Mesoporous metal oxide nanoparticles for selective enrichment of phosphopeptides from complex sample matrices

Abstract

Selective enrichment of phosphopeptides is a key factor for successful detection of protein phosphorylations. Here, three types of mesoporous nanoparticles, ZnSn(OH)₆, P_0.5–Ti-40 and P_0.5–Ti-50, were evaluated for their efficiency in enriching phosphopeptides from β-casein and Arabidopsis thaliana leaf protein tryptic digests and compared with commercially available benchmarks. The three types of nanoparticles had different core metal ions and were synthesized under different reaction conditions, so they showed different characters in phosphopeptide enrichment. Various factors that may affect enrichment efficiency including the peptide to nanoparticle ratio and the composition and concentration of the loading buffer were optimized. Under optimal conditions, the three types of mesoporous nanoparticles were utilized to capture phosphopeptides from the Arabidopsis leaf protein digest.
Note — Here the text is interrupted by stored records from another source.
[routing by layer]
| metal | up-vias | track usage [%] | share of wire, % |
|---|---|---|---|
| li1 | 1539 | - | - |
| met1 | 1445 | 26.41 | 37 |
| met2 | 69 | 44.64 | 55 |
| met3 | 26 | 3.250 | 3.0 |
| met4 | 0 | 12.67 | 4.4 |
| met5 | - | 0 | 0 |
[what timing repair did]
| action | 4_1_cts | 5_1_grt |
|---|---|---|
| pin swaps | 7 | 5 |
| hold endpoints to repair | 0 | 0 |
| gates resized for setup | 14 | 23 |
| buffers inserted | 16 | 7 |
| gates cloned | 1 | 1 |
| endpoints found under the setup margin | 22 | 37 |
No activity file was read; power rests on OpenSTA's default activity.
**src/rtl/dab_pwm_gen.sv**
```systemverilog
// Dual-active-bridge PWM generator: a shared angle counter drives primary and
// phase-shifted secondary bridge patterns, each with deadtime insertion.
`timescale 1ns / 1ps
module dab_pwm_gen #(
    parameter logic [8:0] HALF     = 9'd255,
    parameter logic [7:0] DEADTIME = 8'd10
) (
    input  logic              clk,
    input  logic              rst,
    input  logic              CE,
    input  logic              sync,
    input  logic              trigger,
    input  logic signed [8:0] tau1,
    input  logic signed [8:0] tau2,
    input  logic signed [8:0] phi,
    input  logic        [1:0] modo,
    output logic        [3:0] Sp,
    output logic        [3:0] Ss,
    output logic              period_start,
    output logic        [1:0] modo_act
);

    localparam logic [9:0] PERIOD = {HALF, 1'b0};

    localparam logic [3:0] GATE_POS  = 4'b1001;
    localparam logic [3:0] GATE_ZERO = 4'b0101;
    localparam logic [3:0] GATE_NEG  = 4'b0110;

    typedef enum logic {StIdle, StRun} state_e;

    state_e            state_q, state_d;
    logic        [8:0] a_q, a_d;
    logic              sync_q;
    logic              sync_rise;
    logic              copy;
    logic        [8:0] sh_tau1_q, sh_tau2_q, act_tau1_q, act_tau2_q;
    logic signed [8:0] sh_phi_q, act_phi_q;
    logic        [1:0] sh_modo_q, act_modo_q;
    logic        [8:0] phi_mag;
    logic        [9:0] a2;
    logic        [3:0] tgt_now [2];
    logic        [3:0] pat_q [2], pat_d [2];
    logic        [3:0] tgt_q [2], tgt_d [2];
    logic        [7:0] cnt_q [2], cnt_d [2];
    logic        [3:0] gate_q [2], gate_d [2];
    logic              period_start_q;

    function automatic logic [8:0] clamp_tau(input logic signed [8:0] t);
        if (t[8]) return 9'd0;
        if ($unsigned(t) > HALF) return HALF;
        return $unsigned(t);
    endfunction

    function automatic logic signed [8:0] clamp_phi(input logic signed [8:0] p);
        logic signed [9:0] pw, lim, nlim;
        pw   = {p[8], p};
        lim  = $signed({1'b0, HALF});
        nlim = -lim;
        if (pw > lim) return $signed(lim[8:0]);
        if (pw < nlim) return $signed(nlim[8:0]);
        return p;
    endfunction

    // Pulse centred in each half period: +1 in the first half, -1 in the second.
    function automatic logic [3:0] gate_target(input logic [9:0] ang, input logic [8:0] tau);
        logic [9:0] h, o, t;
        logic       first;
        first = (ang < {1'b0, HALF});
        h     = first ? ang : ang - {1'b0, HALF};
        t     = {1'b0, tau};
        o     = ({1'b0, HALF} - t) >> 1;
        if (h >= o && h < o + t) return first ? GATE_POS : GATE_NEG;
        return GATE_ZERO;
    endfunction

    // Mode FSM and angle counter next state.
    always_comb begin
        state_d   = state_q;
        a_d       = a_q;
        copy      = 1'b0;
        sync_rise = sync & ~sync_q;
        unique case (state_q)
            StIdle: begin
                if (sync_rise) begin
                    state_d = StRun;
                    a_d     = '0;
                    copy    = 1'b1;
                end
            end
            StRun: begin
                if ({1'b0, a_q} == PERIOD - 10'd1) begin
                    a_d  = '0;
                    copy = 1'b1;
                end else begin
                    a_d = a_q + 9'd1;
                end
                // Realignment only resets the angle; it does not load the shadow set.
                if (sync_rise) a_d = '0;
            end
            default: state_d = StIdle;
        endcase
    end

    // Secondary angle (a - phi) wrapped into one period with +/- PERIOD correction.
    always_comb begin
        phi_mag = act_phi_q[8] ? 9'($unsigned(-act_phi_q)) : $unsigned(act_phi_q);
        if (!act_phi_q[8]) begin
            if ({1'b0, a_q} >= {1'b0, phi_mag}) a2 = {1'b0, a_q} - {1'b0, phi_mag};
            else a2 = {1'b0, a_q} + PERIOD - {1'b0, phi_mag};
        end else begin
            a2 = {1'b0, a_q} + {1'b0, phi_mag};
            if (a2 >= PERIOD) a2 = a2 - PERIOD;
        end
        tgt_now[0] = gate_target({1'b0, a_q}, act_tau1_q);
        tgt_now[1] = gate_target(a2, act_tau2_q);
    end

    // Deadtime insertion per bridge: show P & T until the count expires, then apply T.
    always_comb begin
        for (int b = 0; b < 2; b++) begin
            pat_d[b]  = pat_q[b];
            tgt_d[b]  = tgt_q[b];
            cnt_d[b]  = cnt_q[b];
            gate_d[b] = 4'b0000;
            if (state_q == StRun) begin
                if (cnt_q[b] != 8'd0) begin
                    if (tgt_now[b] != tgt_q[b]) begin
                        cnt_d[b]  = DEADTIME;
                        tgt_d[b]  = tgt_now[b];
                        gate_d[b] = pat_q[b] & tgt_now[b];
                    end else if (cnt_q[b] == 8'd1) begin
                        cnt_d[b]  = 8'd0;
                        pat_d[b]  = tgt_now[b];
                        gate_d[b] = tgt_now[b];
                    end else begin
                        cnt_d[b]  = cnt_q[b] - 8'd1;
                        gate_d[b] = pat_q[b] & tgt_now[b];
                    end
                end else if (tgt_now[b] != pat_q[b]) begin
                    if (DEADTIME == 8'd0) begin
                        pat_d[b]  = tgt_now[b];
                        gate_d[b] = tgt_now[b];
                    end else begin
                        cnt_d[b]  = DEADTIME;
                        tgt_d[b]  = tgt_now[b];
                        gate_d[b] = pat_q[b] & tgt_now[b];
                    end
                end else begin
                    gate_d[b] = pat_q[b];
                end
            end
        end
    end

    // All state, advancing only on CE.
    always_ff @(posedge clk or negedge rst) begin
        if (!rst) begin
            state_q        <= StIdle;
            a_q            <= '0;
            sync_q         <= 1'b0;
            sh_tau1_q      <= 9'd255;
            sh_tau2_q      <= 9'd147;
            sh_phi_q       <= -9'sd9;
            sh_modo_q      <= 2'd0;
            act_tau1_q     <= 9'd255;
            act_tau2_q     <= 9'd147;
            act_phi_q      <= -9'sd9;
            act_modo_q     <= 2'd0;
            period_start_q <= 1'b0;
            for (int b = 0; b < 2; b++) begin
                pat_q[b]  <= GATE_ZERO;
                tgt_q[b]  <= GATE_ZERO;
                cnt_q[b]  <= 8'd0;
                gate_q[b] <= 4'b0000;
            end
        end else if (CE) begin
            state_q        <= state_d;
            a_q            <= a_d;
            sync_q         <= sync;
            period_start_q <= (state_q == StRun) && (a_q == 9'd0);
            if (copy) begin
                act_tau1_q <= sh_tau1_q;
                act_tau2_q <= sh_tau2_q;
                act_phi_q  <= sh_phi_q;
                act_modo_q <= sh_modo_q;
            end
            if (trigger && modo != 2'd3) begin
                sh_tau1_q <= clamp_tau(tau1);
                sh_tau2_q <= clamp_tau(tau2);
                sh_phi_q  <= clamp_phi(phi);
                sh_modo_q <= modo;
            end
            for (int b = 0; b < 2; b++) begin
                pat_q[b]  <= pat_d[b];
                tgt_q[b]  <= tgt_d[b];
                cnt_q[b]  <= cnt_d[b];
                gate_q[b] <= gate_d[b];
            end
        end
    end

    assign Sp           = gate_q[0];
    assign Ss           = gate_q[1];
    assign period_start = period_start_q;
    assign modo_act     = act_modo_q;

endmodule

```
ZnSn(OH)₆ can enrich 3557 phosphopeptides with 3826 phosphosites from 1611 phosphoproteins in a 95 min nano-LC/MS run. For P_0.5–Ti-40, 1474 phosphoproteins with 3850 phosphopeptides and 4589 phosphosites were identified. For P_0.5–Ti-50, 1449 phosphoproteins, 3454 phosphopeptides and 3872 phosphosites were enriched. The three types of mesoporous metal oxide nanoparticles showed excellent enrichment efficiency towards phosphopeptides compared with commercially available benchmarks (TiO₂ beads and PolyMAC-Ti) and provided a low cost and efficient alternative for future protein phosphorylation studies.